Saved data entries:
-*-

--- src/hw/rv_pkg.sv ---
package rv_pkg;

    // Register width as fixed by RV32I.
    localparam int xlen = 32;

    typedef logic [4:0] reg_addr_t;

    // Values match the 7-bit major opcode field of the instruction word.
    typedef enum logic [6:0] {
        op_illegal = 7'b0000000,
        op_reg     = 7'b0110011,
        op_imm     = 7'b0010011,
        op_lui     = 7'b0110111,
        op_auipc   = 7'b0010111,
        op_jal     = 7'b1101111,
        op_jalr    = 7'b1100111
    } opcode_e;

    // Encoded as {funct7[5], funct3} so the OP and OP-IMM mapping stays obvious.
    typedef enum logic [3:0] {
        alu_add  = 4'b0000,
        alu_sub  = 4'b1000,
        alu_sll  = 4'b0001,
        alu_slt  = 4'b0010,
        alu_sltu = 4'b0011,
        alu_xor  = 4'b0100,
        alu_srl  = 4'b0101,
        alu_sra  = 4'b1101,
        alu_or   = 4'b0110,
        alu_and  = 4'b0111
    } alu_op_e;

    // One instruction after decode, waiting in the decode register.
    typedef struct packed {
        opcode_e         opcode;
        logic [2:0]      funct3;
        logic            alt;
        reg_addr_t       rd;
        reg_addr_t       rs1;
        reg_addr_t       rs2;
        logic [xlen-1:0] imm;
        logic [xlen-1:0] pc;
    } decoded_t;

    // One packet on the output stream per executed instruction.
    typedef struct packed {
        logic [xlen-1:0] pc;
        reg_addr_t       rd;
        logic [xlen-1:0] wdata;
        logic            we;
        logic [xlen-1:0] ex_result;
        logic [xlen-1:0] next_pc;
        logic            illegal;
    } result_t;

endpackage

--- src/hw/rv_alu.sv ---
`timescale 1ns/1ps

module rv_alu import rv_pkg::*; (
    input  logic [xlen-1:0] a,
    input  logic [xlen-1:0] b,
    input  alu_op_e         op,
    output logic [xlen-1:0] result,
    output logic            overflow,
    output logic            compare
);

    logic [xlen-1:0] sum;
    logic [xlen-1:0] diff;
    logic [4:0]      shamt;
    logic            add_ovf;
    logic            sub_ovf;

    assign sum   = a + b;
    assign diff  = a - b;
    assign shamt = b[4:0];

    // Signed overflow shows as a sign flip that the operand signs cannot explain.
    assign add_ovf = (a[xlen-1] == b[xlen-1]) && (sum[xlen-1] != a[xlen-1]);
    assign sub_ovf = (a[xlen-1] != b[xlen-1]) && (diff[xlen-1] != a[xlen-1]);

    assign overflow = (op == alu_sub) ? sub_ovf : ((op == alu_add) && add_ovf);
    assign compare  = $signed(a) < $signed(b);

    always_comb begin
        case (op)
            alu_add:  result = sum;
            alu_sub:  result = diff;
            alu_sll:  result = a << shamt;
            alu_slt:  result = {{(xlen-1){1'b0}}, compare};
            alu_sltu: result = {{(xlen-1){1'b0}}, a < b};
            alu_xor:  result = a ^ b;
            alu_srl:  result = a >> shamt;
            alu_sra:  result = $signed(a) >>> shamt;
            alu_or:   result = a | b;
            alu_and:  result = a & b;
            default:  result = sum;
        endcase
    end

endmodule

--- src/hw/rv_decoder.sv ---
`timescale 1ns/1ps

module rv_decoder import rv_pkg::*; (
    input  logic [xlen-1:0] instr,
    input  logic [xlen-1:0] pc,
    output decoded_t        decoded
);

    opcode_e         opcode;
    logic [xlen-1:0] imm_i;
    logic [xlen-1:0] imm_u;
    logic [xlen-1:0] imm_j;

    // Only the six supported major opcodes are recognised.
    always_comb begin
        case (instr[6:0])
            op_reg,
            op_imm,
            op_lui,
            op_auipc,
            op_jal,
            op_jalr: opcode = opcode_e'(instr[6:0]);
            default: opcode = op_illegal;
        endcase
    end

    assign imm_i = {{20{instr[31]}}, instr[31:20]};
    assign imm_u = {instr[31:12], 12'b0};

    // J offset is reassembled from its scattered bits, already shifted left by one.
    assign imm_j = {
        {11{instr[31]}},
        instr[31],
        instr[19:12],
        instr[20],
        instr[30:21],
        1'b0
    };

    always_comb begin
        decoded.opcode = opcode;
        decoded.funct3 = instr[14:12];
        decoded.alt    = instr[30];
        decoded.rd     = instr[11:7];
        decoded.rs1    = instr[19:15];
        decoded.rs2    = instr[24:20];
        decoded.pc     = pc;

        case (opcode)
            op_imm,
            op_jalr:  decoded.imm = imm_i;
            op_lui,
            op_auipc: decoded.imm = imm_u;
            op_jal:   decoded.imm = imm_j;
            default:  decoded.imm = '0;
        endcase
    end

endmodule

--- src/hw/rv_exec_core.sv ---
`timescale 1ns/1ps

module rv_exec_core import rv_pkg::*; #(
    parameter logic [xlen-1:0] reset_pc = 32'h0000_0000
) (
    input  logic            clk,
    input  logic            reset,
    input  logic            in_valid,
    output logic            in_ready,
    input  logic [xlen-1:0] in_instr,
    output logic            out_valid,
    input  logic            out_ready,
    output result_t         out_result
);

    decoded_t        dec_in;
    decoded_t        dec_q;
    decoded_t        exec_dec;
    logic            dec_valid;
    result_t         exu_result;
    result_t         res_q;
    logic [xlen-1:0] pc_q;
    logic [xlen-1:0] rdata1;
    logic [xlen-1:0] rdata2;
    logic            res_free;
    logic            dec_advance;
    logic            accept;

    assign res_free    = !out_valid || out_ready;
    assign dec_advance = dec_valid && res_free;
    assign in_ready    = !dec_valid || dec_advance;
    assign accept      = in_valid && in_ready;

    rv_decoder u_decoder (
        .instr   (in_instr),
        .pc      (pc_q),
        .decoded (dec_in)
    );

    // Instructions execute in order, so the PC at execute time is the right one.
    always_comb begin
        exec_dec    = dec_q;
        exec_dec.pc = pc_q;
    end

    rv_regfile u_regfile (
        .clk    (clk),
        .reset  (reset),
        .raddr1 (dec_q.rs1),
        .raddr2 (dec_q.rs2),
        .rdata1 (rdata1),
        .rdata2 (rdata2),
        .we     (dec_advance && exu_result.we),
        .waddr  (exu_result.rd),
        .wdata  (exu_result.wdata)
    );

    rv_exu u_exu (
        .decoded   (exec_dec),
        .rs1_value (rdata1),
        .rs2_value (rdata2),
        .result    (exu_result)
    );

    always_ff @(posedge clk) begin
        if (reset) begin
            dec_valid <= 1'b0;
            out_valid <= 1'b0;
            pc_q      <= reset_pc;
        end else begin
            if (accept) begin
                dec_valid <= 1'b1;
            end else if (dec_advance) begin
                dec_valid <= 1'b0;
            end
            if (dec_advance) begin
                out_valid <= 1'b1;
                pc_q      <= exu_result.next_pc;
            end else if (out_ready) begin
                out_valid <= 1'b0;
            end
        end
    end

    always_ff @(posedge clk) begin
        if (accept) begin
            dec_q <= dec_in;
        end
        if (dec_advance) begin
            res_q <= exu_result;
        end
    end

    assign out_result = res_q;

    a_out_stable: assert property (
        @(posedge clk) disable iff (reset)
        (out_valid && !out_ready) |=> (out_valid && $stable(out_result))
    ) else $error("out_result changed while stalled");

endmodule

--- src/hw/rv_exu.sv ---
`timescale 1ns/1ps

module rv_exu import rv_pkg::*; (
    input  decoded_t        decoded,
    input  logic [xlen-1:0] rs1_value,
    input  logic [xlen-1:0] rs2_value,
    output result_t         result
);

    logic [xlen-1:0] op_a;
    logic [xlen-1:0] op_b;
    alu_op_e         alu_op;
    logic [xlen-1:0] alu_result;
    logic [xlen-1:0] ex_result;
    logic [xlen-1:0] pc_plus4;
    logic            is_jump;
    logic            legal;
    logic            writes_rd;

    // SUB exists only for register operands, while SRA/SRAI share funct3 101.
    function automatic alu_op_e arith_op(input logic [2:0] funct3, input logic sub_en,
                                         input logic sra_en);
        case (funct3)
            3'b000:  arith_op = sub_en ? alu_sub : alu_add;
            3'b001:  arith_op = alu_sll;
            3'b010:  arith_op = alu_slt;
            3'b011:  arith_op = alu_sltu;
            3'b100:  arith_op = alu_xor;
            3'b101:  arith_op = sra_en ? alu_sra : alu_srl;
            3'b110:  arith_op = alu_or;
            default: arith_op = alu_and;
        endcase
    endfunction

    always_comb begin
        op_a      = rs1_value;
        op_b      = decoded.imm;
        alu_op    = alu_add;
        writes_rd = 1'b1;
        case (decoded.opcode)
            op_reg: begin
                op_b   = rs2_value;
                alu_op = arith_op(decoded.funct3, decoded.alt, decoded.alt);
            end
            op_imm:           alu_op = arith_op(decoded.funct3, 1'b0, decoded.alt);
            op_lui:           op_a = '0;
            op_auipc, op_jal: op_a = decoded.pc;
            op_jalr:          op_a = rs1_value;
            default: begin
                op_a      = '0;
                op_b      = '0;
                writes_rd = 1'b0;
            end
        endcase
    end

    rv_alu u_alu (
        .a        (op_a),
        .b        (op_b),
        .op       (alu_op),
        .result   (alu_result),
        .overflow (),
        .compare  ()
    );

    assign is_jump   = (decoded.opcode == op_jal) || (decoded.opcode == op_jalr);
    assign legal     = decoded.opcode != op_illegal;
    assign pc_plus4  = decoded.pc + 32'd4;
    // JALR targets are halfword aligned.
    assign ex_result = (decoded.opcode == op_jalr) ? {alu_result[xlen-1:1], 1'b0} : alu_result;

    always_comb begin
        result.pc        = decoded.pc;
        result.rd        = decoded.rd;
        result.ex_result = ex_result;
        result.wdata     = is_jump ? pc_plus4 : ex_result;
        result.we        = writes_rd && (decoded.rd != '0);
        result.next_pc   = is_jump ? ex_result : pc_plus4;
        result.illegal   = !legal;
    end

    always_comb begin
        a_illegal_no_write: assert (!(result.illegal && result.we))
            else $error("illegal instruction requested a register write");
    end

endmodule

--- src/hw/rv_regfile.sv ---
`timescale 1ns/1ps

module rv_regfile import rv_pkg::*; (
    input  logic            clk,
    input  logic            reset,
    input  reg_addr_t       raddr1,
    input  reg_addr_t       raddr2,
    output logic [xlen-1:0] rdata1,
    output logic [xlen-1:0] rdata2,
    input  logic            we,
    input  reg_addr_t       waddr,
    input  logic [xlen-1:0] wdata
);

    // x0 has no storage.
    logic [xlen-1:0] regs [1:31];

    always_ff @(posedge clk) begin
        if (reset) begin
            for (int i = 1; i < 32; i++) begin
                regs[i] <= '0;
            end
        end else if (we && waddr != '0) begin
            regs[waddr] <= wdata;
        end
    end

    assign rdata1 = (raddr1 == '0) ? '0 : regs[raddr1];
    assign rdata2 = (raddr2 == '0) ? '0 : regs[raddr2];

    // The execution unit must already have dropped writes to x0.
    a_no_x0_write: assert property (
        @(posedge clk) disable iff (reset) !(we && waddr == '0)
    ) else $error("register file write presented with waddr 0");

endmodule

--- config.mk ---
export PLATFORM = sky130hd
export DESIGN_NAME = rv_exec_core
export DESIGN_NICKNAME = d
export VERILOG_FILES = /design/src/hw/rv_pkg.sv /design/src/hw/rv_alu.sv /design/src/hw/rv_decoder.sv /design/src/hw/rv_exec_core.sv /design/src/hw/rv_exu.sv /design/src/hw/rv_regfile.sv
export SDC_FILE = /design/constraint.sdc
export NUM_CORES = 2
export LEC_CHECK = 0
export BUFFER_PORTS_ARGS = -buffer_cell sky130_fd_sc_hd__buf_2
export CAP_MARGIN = 40
export CORE_MARGIN = 5
export CORE_UTILIZATION = 45
export DETAILED_ROUTE_END_ITERATION = 10
export PLACE_DENSITY = 0.59
export SLEW_MARGIN = 20
export SYNTH_ARGS = -nofsm -noshare
export SYNTH_HDL_FRONTEND = slang
export SYNTH_SLANG_ARGS = --single-unit
--- constraint.sdc ---
create_clock -name clk -period 8.2 [get_ports clk]
set_input_delay 0 -clock clk [delete_from_list [all_inputs] [get_ports clk]]
set_output_delay 0 -clock clk [all_outputs]
set_load 0.01 [all_outputs]
# After elaboration in Yosys (flattened, before gate mapping)
# Memory sizes are Yosys's and may differ from the RTL's. A register that Yosys moved wholly into a read port is not among the register bits.
# Cells that the tools add are included.
[classes] n_addsub=3 magnitude_cmp=2 n_eq_ne=32 shifts=3 mux=30 bitwise=3 n_reduce_logical=26
[op_table] operator="$pmux 32 s9" count=1
[op_table] operator="$mux 32" count=5
[op_table] operator="$pmux 32 s2" count=2
[op_table] operator="$pmux 32 s3" count=1
[op_table] operator="$lt 32x32->1" count=2
[op_table] operator="$pmux 4 s7" count=2
[op_table] operator="$eq 7x5->1 const B" count=6
[op_table] operator="$eq 7x7->1 const B" count=6
[op_table] operator="$eq 7x6->1 const B" count=5
[op_table] operator="$add 32x3->32 const B" count=1
[op_table] operator="$add 32x32->32" count=1
[op_table] operator="$and 32x32->32" count=1
[op_table] operator="$or 32x32->32" count=1
[op_table] operator="$reduce_or 32->1" count=1
[op_table] operator="$shl 32x5->32" count=1
[op_table] operator="$shr 32x5->32" count=1
[op_table] operator="$sshr 32x5->32" count=1
[op_table] operator="$sub 32x32->32" count=1
[op_table] operator="$xor 32x32->32" count=1
[op_table] operator="$eq 4x3->1 const B" count=4
[op_table] operator="$mux 5" count=3
[op_table] operator="$mux 1" count=12
[op_table] operator="$reduce_or 6->1" count=2
[op_table] operator="$logic_not 5->1" count=2
[op_table] operator="19 further kinds" count=36
[totals] ff_bits=227 ram_bits=992 inputBits=36 wordCells=117 n_memories=1
[memory_table] memory="u_regfile.regs" words=31 width=32 read_ports=2 rd_clocked_by_memory_dff=2 wr=31 line_no="rv_regfile.sv:16" text="logic [xlen-1:0] regs [1:31];"

# Depth between registers and ports, before layout
[depth] depth_word=11 ltp_mapped=28 mapped_depth_nobuf=21

# By module
# From an unflattened synthesis, not the netlist that was laid out.
[unflattened] hier_cells=5923 area_unflattened_um2=73889.6
[by_module_without_submodules] module="rv_regfile" n_inst=1 cells_each=3765 area_per_inst_um2=54631.1 seq_area_each_um2=30749.5
[by_module_without_submodules] module="rv_alu" n_inst=1 cells_each=1331 area_per_inst_um2=8743.4 seq_area_each_um2=0.0
[by_module_without_submodules] module="rv_exec_core" n_inst=1 cells_each=343 area_per_inst_um2=7345.8 seq_area_each_um2=6476.2
[by_module_without_submodules] module="rv_exu" n_inst=1 cells_each=376 area_per_inst_um2=2373.5 seq_area_each_um2=0.0
[by_module_without_submodules] module="rv_decoder" n_inst=1 cells_each=108 area_per_inst_um2=795.8 seq_area_each_um2=0.0

# Worst setup path before layout
# Ideal clock, no wire load.
[synth_timing] path_kind="register to register" startpoint="reg with a tool-made name" endpoint="mem u_regfile.regs[10][29], data pin" setup_time_ns=0.263 arrival_time_ns=7.071 required_ns=7.937 path_slack_ns=0.866 stages_incl_launch_ff=25 path_buffers=8 path_cell_list="dfxtp_1 > buf_2 > buf_4 > buf_2 > clkbuf_1 > buf_1 > buf_1 > mux4_2 > mux4_2 > mux2i_1 > o21ai_0 > ha_1 > clkbuf_1 > nor3_1 > nand3_1 > or2_2 > a211oi_1 > o21bai_1 > a211oi_1 > o21a_1 > o32ai_1 > or4b_4 > o31ai_2 > buf_6 > nor2_2"
[synth_rtl] element="end, declared" line_no="rv_regfile.sv:16"

==> impl_metrics.toml <==
[run]
cap_violations = 0

[timing]
rsz0062_at_grt = "no"
fin_crit_sh_pct = 96.2
min_period_ns = 7.89
holdWs_ns = 0.0554
tns_ns = 0
slew_headroom_pct = 31.5
tightest_slew_ns = 1.03
skew_ns = 0.0407
setup_violations = 0
max_freq_mhz = 127
drv_slew = 0
hold_viol = 0

[yosys]
synthCells = 5778
synthTopCellsByArea = "edfxtp_1 (51%), mux4_2 (17%), nor2_1 (6.2%)"
synthXorXnorAreaFrac_pct = 0.667
synth-seq-area-share_pct = 51.9
async_flop_share_pct = 0
synth_edf_count = 1217
ys_warn_count = 0
synth_top_family_by_area = "multiplexers"
yosys.area.top_type_share_pct = 50.6
synth.distinct_cells = 111
ys.flop_type = "edfxtp_1"
syn_area_um2 = 72200
synth-simple-area-share_pct = 11.6
synthAdderAreaFrac_pct = 1.75
synth_compound_area_share_pct = 8.93
ys_seq_elements = 1261
muxShareOfSynthArea_pct = 21.1
avgSynthCellArea_um2 = 12.5
yosys.area.top_type = "edfxtp_1"

[outcome]
outcome = "completed"

[global_routing]
grt_pass1_wl_um = 447000
antenna_found_initial = 19
grt_usage_pct = 38.2
grt_max_degree = 69
grt_pass1_vias = 54500
gr-total-overflow = 0

[setup_path]
r2r_cells = 21
cp-start-kind = "flop"
path_class = "reg2reg"
r2r_slack_ns = 0.31
regToRegEndpoint = "u_regfile.regs[17][0]"
crit_required_ns = 8.71
path_max_fanout = 25
cp.arrival_ns = 8.40
crit_path_end_kind = "flop"

[routing]
num_vias = 57100
firstDrtPassIters = 6
post-route-drc-count = 0
first_iter_violations = 8441
antenna_left = 0
vias_per_cell = 6.88
wl_per_cell_um = 39.6
wl_um = 328000

[floorplanning]
die_width_um = 410
die_h_um = 410
coreArea_um2 = 160000
row_count = 147
io_pins = 173
start_util_pct = 45.1
die_area_um2 = 168000

[hold_path]
worstHoldStart = "in_instr[24]"
hold_path_end = "dec_q[68]"
whs_path_depth = 2
worstHoldPathType = "in2reg"

[cts]
cts_buffers = 141
htree_levels = 4
clkLatencyLatePin_ns = 0.82
clkSinkCount = 1261
cts_buffer_depth = 3
cts.clk_slew.worst_paths_ns = 0.06
cts_tree = "built"
post_cts_buffers = 0
clockRootBuffer = "clkbuf_16"

[final_layout]
layout-drive-gt1-share_pct = 25.4
seqCellArea_um2 = 37500
utilization_pct = 51.8
final_common_cell = "edfxtp_1"
finalNetCount = 6229
multi_input_area_um2 = 32300
fill_cells = 13700
final_cell_mix = "edfxtp_1 (1217), nor2_1 (1181), mux4_2 (531)"
area_delta_synth_final_pct = 14.9

[power]
p_total_mw = 15.8
p_per_area_nw_per_um2 = 191
peakVddDrop_v = 0.000236
power_leakage_nw = 29.5

[place]
hpwlAfterDp_um = 229000
gp_congestion = 1.07
place.port_buffers = 172
==> cells in the mapped netlist (all sizes together) (16+ instances only) <==
cell     count
edfxtp    1217
nor2      1214
mux4       545
clkbuf     308
nand2      292
buf        226
mux2i      226
a21oi      182
o21ai      155
inv        140
ha          98
nand3       90
nor3        79
a22oi       60
a211oi      59
mux2        56
nand2b      51
a21o        49
o211ai      49
and2        46
dfxtp       44
xnor2       38
a31oi       34
nor2b       32
o22ai       32
and3        31
a221oi      28
a21boi      23
o21a        23
nor4        22
o21bai      21
o31ai       19
xor2        17
a2111oi     16
a32oi       16
or2         16
==> state kept, by name, summed over array words and instances, names as in the netlist, named ones only <==
name            count
u_regfile.regs   1024
dec_valid           1
out_result        135
dec_q              58
pc_q               32
out_valid           1
==> worst max-delay path: stages, from the launching register on <==
cell and delay [ns]:
dfxtp_4 0.54, buf_16 0.27, buf_12 0.28, mux4_2 0.53
mux2i_1 0.59, a22oi_1 0.21, a32oi_2 0.82, inv_1 0.17
ha_1 0.36, or3_1 0.36, or3_1 0.39, nor2b_1 0.12
o21ai_0 0.16, o311a_1 0.18, a211oi_1 0.32, o22ai_1 0.25
nor4_1 0.31, o21ai_0 0.24, a211oi_1 0.71, a21o_1 0.34
buf_4 0.27, nor2_1 0.08
==> logic make-up (layout without fill, tap and decap cells) <==
group | count (synthesis) | count (layout)
and+or+nand+nor | 1942 | 1942
DFF | 1261 | 1261
AOI/OAI and AO/OA | 916 | 916
muxes | 827 | 827
buffers and inverters | 676 | 1069
adders and majority gates | 100 | 100
xor gates and xnor gates | 55 | 55
other | 1 | 46
==> where the power goes <==
part	total, mW	switching [mW]	internal (mW)
sequential	7.46	0.182	7.28
combinational	2.21	1.34	0.870
clock	6.15	2.74	3.41
total	15.8	4.27	11.6
==> stage by stage <==
step / worst slack (ns) / cells / area [um^2]
floorplan: 0.866 / 5809 / 72300
global placement: 0.295 / 7946 / 77600
detailed placement: 0.658 / 7970 / 77800
CTS: 0.595 / 8279 / 82800
global route: 0.268 / 8288 / 82900
finish: 0.309 / 8302 / 82900
==> final cells by class <==
type / count / area share [%]
diodes: 14 / 0.0422
clock buffers: 179 / 4.49
clock inverters: 73 / 0.825
inverters: 142 / 0.649
multi-input cells: 3872 / 39.0
flip-flops and latches: 1261 / 45.2
well taps: 2086 / 3.15
repair buffers: 675 / 6.73
==> how the worst max path moves through the flow <==
stage                             endpoint  slack (ns)  startpoint
floorplan           u_regfile.regs[10][29]        0.87        flop
global route         u_regfile.regs[27][0]        0.27        flop
CTS                  u_regfile.regs[17][0]        0.60        flop
global placement     u_regfile.regs[24][0]        0.29   dec_q[85]
finish               u_regfile.regs[17][0]        0.31        flop
detailed placement   u_regfile.regs[25][0]        0.66        flop
==> routing by layer <==
layer	routed length (um)	global-route usage, %	vias up
li1	-	-	22600
met1	117000	48.7	29200
met2	145000	57.3	4371
met3	37000	9.36	921
met4	29700	27.6	8
met5	52	0	-
==> what timing repair did <==
item | 4_1_cts | 5_1_grt
gates resized for setup | 0 | 0
hold buffers | 57 | 0
hold endpoints to repair | 102 | 0
(Power assumes the default switching activity.)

-*-

TASK: Take each line above that holds the string "constraint" and copy it.

OUTPUT BELOW:
export SDC_FILE = /design/constraint.sdc
--- constraint.sdc ---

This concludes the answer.